Rory Power grew up in New England, where she lives and works as a crime fiction editor and story consultant for TV adaptation. She received a Masters in Prose Fiction from the University of East Anglia, and thinks fondly of her time there, partially because she learned a lot but mostly because there were a ton of bunnies on campus.
Wilder Girls is her first novel, and will publish with Delacorte Press on July 9, 2019.
What inspired you to write Wilder Girls?
I love setting more than almost anything else in a book, and landscape is really the thing that always inspires me the most. For WILDER GIRLS, the primary inspiration came from a visit I made in 2015 to Harkers Island in North Carolina. I immediately knew I wanted to write about it somehow. The island in WILDER GIRLS ended up being set much further north, and it looks a bit different, but it’s rooted in that initial inspiration, and I gave one of my main characters the last name Harker as a tribute.
Can you describe Wilder Girls in 3 words?
Angry. Determined. Selfish.
What are some things you hope readers will see in this story?
I really hope that readers will see themselves in the three main characters. Byatt, Hetty, and Reese are complicated, and messy, and they each have an ugliness to them that we don’t always allow in girls. That’s something I wanted to represent on the page, and it’s something that I hope that readers find catharsis and understanding in.
Which characters do you relate to most in Wilder Girls, and why?
I think Reese is probably the girl I relate to the most. Of course, all three main characters have pieces of me in them – Hetty and I are both recklessly loyal to our friends, and Byatt and I are both terrible – but of the three of them, I think I’m most like Reese. Reese is as angry as I felt when I was her age, and we both have a complicated relationship with expressing emotion. That was something I wanted to really take from my own experience and put on the page.
What did you find most challenging about writing this book?

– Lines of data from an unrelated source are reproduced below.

### src/rtl/timer_irq_ctrl.sv
// timer_irq_ctrl: consumer side of the timer interrupt line.
// Owns mtimecmp, qualifies timer_interrupt with enables and a post-write guard,
// and runs the trap request/acknowledge handshake into the core pipeline.
// Optional build macro: TIMER_IRQ_COUNT_EN adds a 16-bit accepted-trap counter
// that is read at status[31:16] and cleared by a status write.
module timer_irq_ctrl #(
  parameter logic [31:0] TRAP_VECTOR  = 32'h0000_0100,
  parameter logic [31:0] MTIMECMP_RST = 32'hFFFF_FFFF
) (
  input  logic        clk,
  input  logic        reset,
  input  logic        timer_interrupt,
  input  logic        csr_we,
  input  logic [1:0]  csr_addr,
  input  logic [31:0] csr_wdata,
  output logic [31:0] csr_rdata,
  output logic [31:0] mtimecmp,
  input  logic [31:0] pc_in,
  output logic        trap_req,
  input  logic        trap_ack,
  output logic [31:0] trap_vector,
  output logic [31:0] mepc,
  input  logic        mret,
  output logic        in_handler
);

  typedef enum logic [1:0] {
    IDLE    = 2'd0,
    REQ     = 2'd1,
    HANDLER = 2'd2
  } state_t;

  state_t      state, state_nxt;
  logic [1:0]  ctrl;    // bit0 MTIE, bit1 GIE
  logic [1:0]  guard;   // masks the stale level while the timer's compare catches up
  logic [15:0] trap_cnt;
  logic        pend;
  logic        we_cmp, we_ctrl, we_mepc;
  logic        accept;

  assign we_cmp  = csr_we && (csr_addr == 2'd0);
  assign we_ctrl = csr_we && (csr_addr == 2'd1);
  assign we_mepc = csr_we && (csr_addr == 2'd2);

  assign pend        = timer_interrupt && (guard == 2'd0);
  assign accept      = (state == REQ) && trap_ack;
  assign trap_req    = (state == REQ);
  assign in_handler  = (state == HANDLER);
  assign trap_vector = TRAP_VECTOR;

  // Trap handshake state register.
  always_ff @(posedge clk or posedge reset) begin
    if (reset) state <= IDLE;
    else       state <= state_nxt;
  end

  // Next-state: a request, once raised, is committed until the pipeline acks it.
  always_comb begin
    state_nxt = state;
    case (state)
      IDLE:    if (pend && ctrl[0] && ctrl[1]) state_nxt = REQ;
      REQ:     if (trap_ack)                   state_nxt = HANDLER;
      HANDLER: if (mret)                       state_nxt = IDLE;
      default:                                 state_nxt = IDLE;
    endcase
  end

  // CSR registers; a trap capture takes priority over a software mepc write.
  always_ff @(posedge clk or posedge reset) begin
    if (reset) begin
      mtimecmp <= MTIMECMP_RST;
      ctrl     <= 2'b00;
      mepc     <= 32'h0;
    end else begin
      if (we_cmp)  mtimecmp <= csr_wdata;
      if (we_ctrl) ctrl     <= csr_wdata[1:0];
      if (accept)       mepc <= pc_in;
      else if (we_mepc) mepc <= csr_wdata;
    end
  end

  // Guard reloads on every mtimecmp write and counts down to zero.
  always_ff @(posedge clk or posedge reset) begin
    if (reset)              guard <= 2'd0;
    else if (we_cmp)        guard <= 2'd2;
    else if (guard != 2'd0) guard <= guard - 2'd1;
  end

`ifdef TIMER_IRQ_COUNT_EN
  logic we_status;
  assign we_status = csr_we && (csr_addr == 2'd3);

  // Accepted-trap counter; wraps naturally, status write clears it.
  always_ff @(posedge clk or posedge reset) begin
    if (reset)          trap_cnt <= 16'h0;
    else if (we_status) trap_cnt <= 16'h0;
    else if (accept)    trap_cnt <= trap_cnt + 16'h1;
  end
`else
  assign trap_cnt = 16'h0;
`endif

  // Combinational CSR read mux.
  always_comb begin
    csr_rdata = 32'h0;
    case (csr_addr)
      2'd0: csr_rdata = mtimecmp;
      2'd1: csr_rdata = {30'h0, ctrl};
      2'd2: csr_rdata = mepc;
      2'd3: csr_rdata = {trap_cnt, 12'h0, in_handler, state, pend};
      default: csr_rdata = 32'h0;
    endcase
  end

endmodule

### config.mk
export PLATFORM = sky130hd
export DESIGN_NAME = timer_irq_ctrl
export DESIGN_NICKNAME = d
export VERILOG_FILES = /design/src/rtl/timer_irq_ctrl.sv
export SDC_FILE = /design/constraint.sdc
export NUM_CORES = 1
export LEC_CHECK = 0
export CAP_MARGIN = 30
export CORE_MARGIN = 4
export CORE_UTILIZATION = 40
export DETAILED_ROUTE_END_ITERATION = 8
export PLACE_DENSITY_LB_ADDON = 0.12
export SYNTH_ARGS = -nofsm -noshare
export SYNTH_HDL_FRONTEND = slang
export SYNTH_SLANG_ARGS = --single-unit
### constraint.sdc
create_clock -name clk -period 2.8 [get_ports clk]
set_clock_uncertainty 0.15 [all_clocks]
set_input_delay 0.56 -clock clk [delete_from_list [all_inputs] [get_ports clk]]
set_output_delay 0.56 -clock clk [all_outputs]
set_load 0.01 [all_outputs]
$ cat src/rtl/int_burst_sched_us_tick_gen.sv
// rtl/int_burst_sched_us_tick_gen.sv - free-running prescaler giving a one-cycle tick per microsecond
module us_tick_gen #(
    parameter int CLK_MHZ = 100
) (
    input  logic clk,
    input  logic rst,
    output logic o_tick
);

    localparam int            CW   = (CLK_MHZ > 1) ? $clog2(CLK_MHZ) : 1;
    localparam logic [CW-1:0] LAST = CW'(CLK_MHZ - 1);

    logic [CW-1:0] r_cnt;

    always_ff @(posedge clk) begin
        if (rst) begin
            r_cnt <= '0;
        end else if (r_cnt == LAST) begin
            r_cnt <= '0;
        end else begin
            r_cnt <= r_cnt + CW'(1);
        end
    end

    assign o_tick = (r_cnt == LAST);

endmodule

$ cat src/rtl/int_burst_sched.sv
// rtl/int_burst_sched.sv - DRSSTC interrupter: period/pulse/burst sequencer with leaky-bucket duty limiter
module int_burst_sched
    import int_burst_sched_pkg::*;
#(
    parameter int CLK_MHZ    = 100,
    parameter int BUCKET_MAX = 4000,
    parameter int K_ON       = 9
) (
    input  logic                clk,
    input  logic                rst,
    input  logic                i_en,
    int_burst_sched_if.slave    cfg_bus,
    output logic                o_pulse_out,
    output logic                o_busy,
    output logic                o_fault_duty,
    output logic [15:0]         o_pulse_cnt
);

    localparam logic [15:0] BKT_HI = 16'(BUCKET_MAX);
    localparam logic [15:0] BKT_LO = 16'(BUCKET_MAX / 2);

    sched_state_t    r_state, w_state_nxt;
    cfg_t            r_active, r_shadow;
    logic            r_pend;
    logic [US_W-1:0] r_us;
    logic [7:0]      r_gap;
    logic [7:0]      r_burst;
    logic            r_pulse;
    logic            r_fault;
    logic [15:0]     r_bucket;
    logic [15:0]     r_pcnt;

    logic            w_tick;
    logic            w_hs;
    cfg_t            w_cfg_in, w_apply_cfg, w_use;
    logic [US_W-1:0] w_us_inc, w_us_d;
    logic [7:0]      w_gap_d, w_burst_d;
    logic            w_apply, w_start, w_restart;
    logic [16:0]     w_bucket_sum;
    logic [15:0]     w_bucket_d;
    logic            w_fault_d, w_pulse_d;

    us_tick_gen #(.CLK_MHZ(CLK_MHZ)) u_tick (
        .clk    (clk),
        .rst    (rst),
        .o_tick (w_tick)
    );

    assign w_hs        = cfg_bus.cfg_valid && !r_pend;
    assign w_cfg_in    = {cfg_bus.cfg_period, cfg_bus.cfg_pw, cfg_bus.cfg_bon, cfg_bus.cfg_boff};
    assign w_apply_cfg = clamp_cfg(r_shadow);
    // Config that governs a period starting this cycle: a pending shadow takes over here.
    assign w_use       = r_pend ? w_apply_cfg : r_active;
    assign w_us_inc    = r_us + 16'd1;

    always_comb begin
        w_state_nxt = r_state;
        w_us_d      = r_us;
        w_gap_d     = r_gap;
        w_burst_d   = r_burst;
        w_apply     = 1'b0;
        w_start     = 1'b0;
        w_restart   = 1'b0;
        case (r_state)
            IDLE: if (w_tick) begin
                w_apply = r_pend;
                w_start = i_en && (w_use.period != '0);
            end
            ON: if (w_tick) begin
                w_us_d = w_us_inc;
                if (w_us_inc == {8'd0, r_active.pw}) w_state_nxt = OFF;
            end
            OFF: if (w_tick) begin
                w_us_d = w_us_inc;
                if (w_us_inc == r_active.period) begin
                    if (r_active.boff != '0 && r_burst >= r_active.bon) begin
                        w_state_nxt = GAP;
                        w_us_d      = '0;
                        w_gap_d     = '0;
                    end else begin
                        w_start = 1'b1;
                    end
                end
            end
            GAP: if (w_tick) begin
                w_us_d = w_us_inc;
                if (w_us_inc == r_active.period) begin
                    w_us_d = '0;
                    if (r_gap + 8'd1 == r_active.boff) begin
                        w_start   = 1'b1;
                        w_restart = 1'b1;
                    end else begin
                        w_gap_d = r_gap + 8'd1;
                    end
                end
            end
            default: w_state_nxt = IDLE;
        endcase

        // Period boundary: adopt any pending config and count this period in the burst.
        if (w_start) begin
            w_apply = r_pend;
            w_us_d  = '0;
            if (w_use.period == '0) begin
                w_state_nxt = IDLE;
                w_burst_d   = '0;
            end else begin
                w_state_nxt = (w_use.pw != '0) ? ON : OFF;
                w_burst_d   = w_restart ? 8'd1 : r_burst + 8'd1;
            end
        end

        if (!i_en && r_state != IDLE) begin
            w_state_nxt = IDLE;
            w_us_d      = '0;
            w_gap_d     = '0;
            w_burst_d   = '0;
            w_apply     = 1'b0;
        end
    end

    always_comb begin
        w_bucket_sum = {1'b0, r_bucket} + 17'(K_ON);
        w_bucket_d   = r_bucket;
        if (w_tick) begin
            if (r_pulse) begin
                w_bucket_d = w_bucket_sum[16] ? 16'hFFFF : w_bucket_sum[15:0];
            end else if (r_bucket != '0) begin
                w_bucket_d = r_bucket - 16'd1;
            end
        end
        w_fault_d = r_fault;
        if (w_bucket_d >= BKT_HI) begin
            w_fault_d = 1'b1;
        end else if (w_bucket_d < BKT_LO) begin
            w_fault_d = 1'b0;
        end
        // The limiter only masks the gate; FSM timing keeps running underneath.
        w_pulse_d = (w_state_nxt == ON) && !w_fault_d;
    end

    always_ff @(posedge clk) begin
        if (rst) begin
            r_state  <= IDLE;
            r_active <= '0;
            r_shadow <= '0;
            r_pend   <= 1'b0;
            r_us     <= '0;
            r_gap    <= '0;
            r_burst  <= '0;
            r_pulse  <= 1'b0;
            r_fault  <= 1'b0;
            r_bucket <= '0;
            r_pcnt   <= '0;
        end else begin
            r_state  <= w_state_nxt;
            r_us     <= w_us_d;
            r_gap    <= w_gap_d;
            r_burst  <= w_burst_d;
            r_pulse  <= w_pulse_d;
            r_fault  <= w_fault_d;
            r_bucket <= w_bucket_d;
            if (w_hs) begin
                r_shadow <= w_cfg_in;
                r_pend   <= 1'b1;
            end else if (w_apply) begin
                r_active <= w_apply_cfg;
                r_pend   <= 1'b0;
            end
            if (w_pulse_d && !r_pulse) begin
                r_pcnt <= r_pcnt + 16'd1;
            end
        end
    end

    assign cfg_bus.cfg_ready = !r_pend;
    assign o_pulse_out       = r_pulse;
    assign o_busy            = (r_state != IDLE);
    assign o_fault_duty      = r_fault;
    assign o_pulse_cnt       = r_pcnt;

endmodule
`config.mk`:
```
export PLATFORM = sky130hd
export DESIGN_NAME = uart_rx_two_bytes
export DESIGN_NICKNAME = d
export VERILOG_FILES = /design/src/rtl/uart_rx_two_bytes.sv
export SDC_FILE = /design/constraint.sdc
export NUM_CORES = 1
export LEC_CHECK = 0
export CORE_MARGIN = 3
export CORE_UTILIZATION = 40
export CTS_BUF_LIST = sky130_fd_sc_hd__clkbuf_16
export CTS_CLUSTER_SIZE = 20
export DETAILED_ROUTE_END_ITERATION = 7
export GPL_ROUTABILITY_DRIVEN = 0
export PLACE_DENSITY_LB_ADDON = 0.2
export REMOVE_ABC_BUFFERS = 1
export SKIP_LAST_GASP = 1
export SYNTH_ARGS = -nofsm -noshare
export SYNTH_HDL_FRONTEND = slang
export SYNTH_SLANG_ARGS = --single-unit
```
`constraint.sdc`:
```
create_clock -name clk -period 2.3 [get_ports clk]
set_clock_uncertainty 0.15 [all_clocks]
set_input_delay 0.23 -clock clk [delete_from_list [all_inputs] [get_ports clk]]
set_output_delay 0.23 -clock clk [all_outputs]
set_load 0.02 [all_outputs]
```
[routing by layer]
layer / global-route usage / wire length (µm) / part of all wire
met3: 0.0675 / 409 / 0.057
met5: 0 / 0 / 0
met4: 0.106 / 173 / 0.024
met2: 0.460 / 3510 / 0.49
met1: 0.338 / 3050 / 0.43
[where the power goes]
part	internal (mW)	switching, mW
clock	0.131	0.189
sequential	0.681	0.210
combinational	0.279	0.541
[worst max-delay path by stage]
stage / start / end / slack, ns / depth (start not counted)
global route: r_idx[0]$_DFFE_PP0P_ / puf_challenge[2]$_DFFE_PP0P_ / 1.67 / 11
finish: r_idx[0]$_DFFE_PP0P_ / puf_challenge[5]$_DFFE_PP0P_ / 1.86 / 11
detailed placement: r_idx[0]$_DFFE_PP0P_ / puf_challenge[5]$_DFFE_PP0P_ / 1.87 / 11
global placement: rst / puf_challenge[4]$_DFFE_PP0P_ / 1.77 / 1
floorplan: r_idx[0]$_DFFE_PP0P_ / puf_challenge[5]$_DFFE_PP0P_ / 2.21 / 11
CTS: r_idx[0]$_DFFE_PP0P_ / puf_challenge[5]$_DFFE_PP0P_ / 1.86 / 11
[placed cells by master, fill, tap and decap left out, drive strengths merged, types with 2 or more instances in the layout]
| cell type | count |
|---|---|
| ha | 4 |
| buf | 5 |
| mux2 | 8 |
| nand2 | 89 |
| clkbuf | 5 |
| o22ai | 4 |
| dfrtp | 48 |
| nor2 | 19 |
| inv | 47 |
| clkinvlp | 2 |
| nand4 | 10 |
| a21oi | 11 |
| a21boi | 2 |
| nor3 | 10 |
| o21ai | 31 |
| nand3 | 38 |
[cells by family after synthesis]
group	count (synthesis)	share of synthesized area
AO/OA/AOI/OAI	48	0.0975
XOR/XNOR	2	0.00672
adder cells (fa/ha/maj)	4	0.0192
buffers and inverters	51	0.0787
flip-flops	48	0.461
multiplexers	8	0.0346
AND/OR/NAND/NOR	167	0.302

The hardest thing about WILDER GIRLS was conveying all of my research and all of the science through the point of view of a teenager. We learn about the girls’ disease through Hetty, and while there was so much I wanted to include, I also had to be conscious of what Hetty would really have reason to discover, and what she would care about. I wound up needing to cut a bunch of scenes because even though they were interesting to me, and even though they gave me a chance to use some of the information I’d learned in my research (there are shrimp that use the vibrations of the noises they make to stun their prey!!!!), they weren’t necessary to the story, or they weren’t something Hetty would actually be able to learn.
Were you inspired by any books or authors while you were writing?
I was hugely inspired by Jeff VanderMeer’s ANNIHILATION. When I read it, I had written a first draft of WILDER GIRLS and I didn’t really know what to do with it, or what it was. Reading ANNIHILATION really showed me a whole other kind of fiction I hadn’t yet discovered, and made me realize what I could turn WILDER GIRLS into. I have learned so, so much from Jeff’s work.
I was also really inspired by Nova Ren Suma’s THE WALLS AROUND US. The voice in that book is stunningly well done, and it gave me confidence to write WILDER GIRLS exactly the way I wanted to.
What are you currently reading?
I just finished THE CHEERLEADERS, by the incredible Kara Thomas, and am now diving into MUSE OF NIGHTMARES, by Laini Taylor. I loved STRANGE THE DREAMER so much, and I can’t wait to catch up with Minya, my nightmare terrible horrible goddess daughter.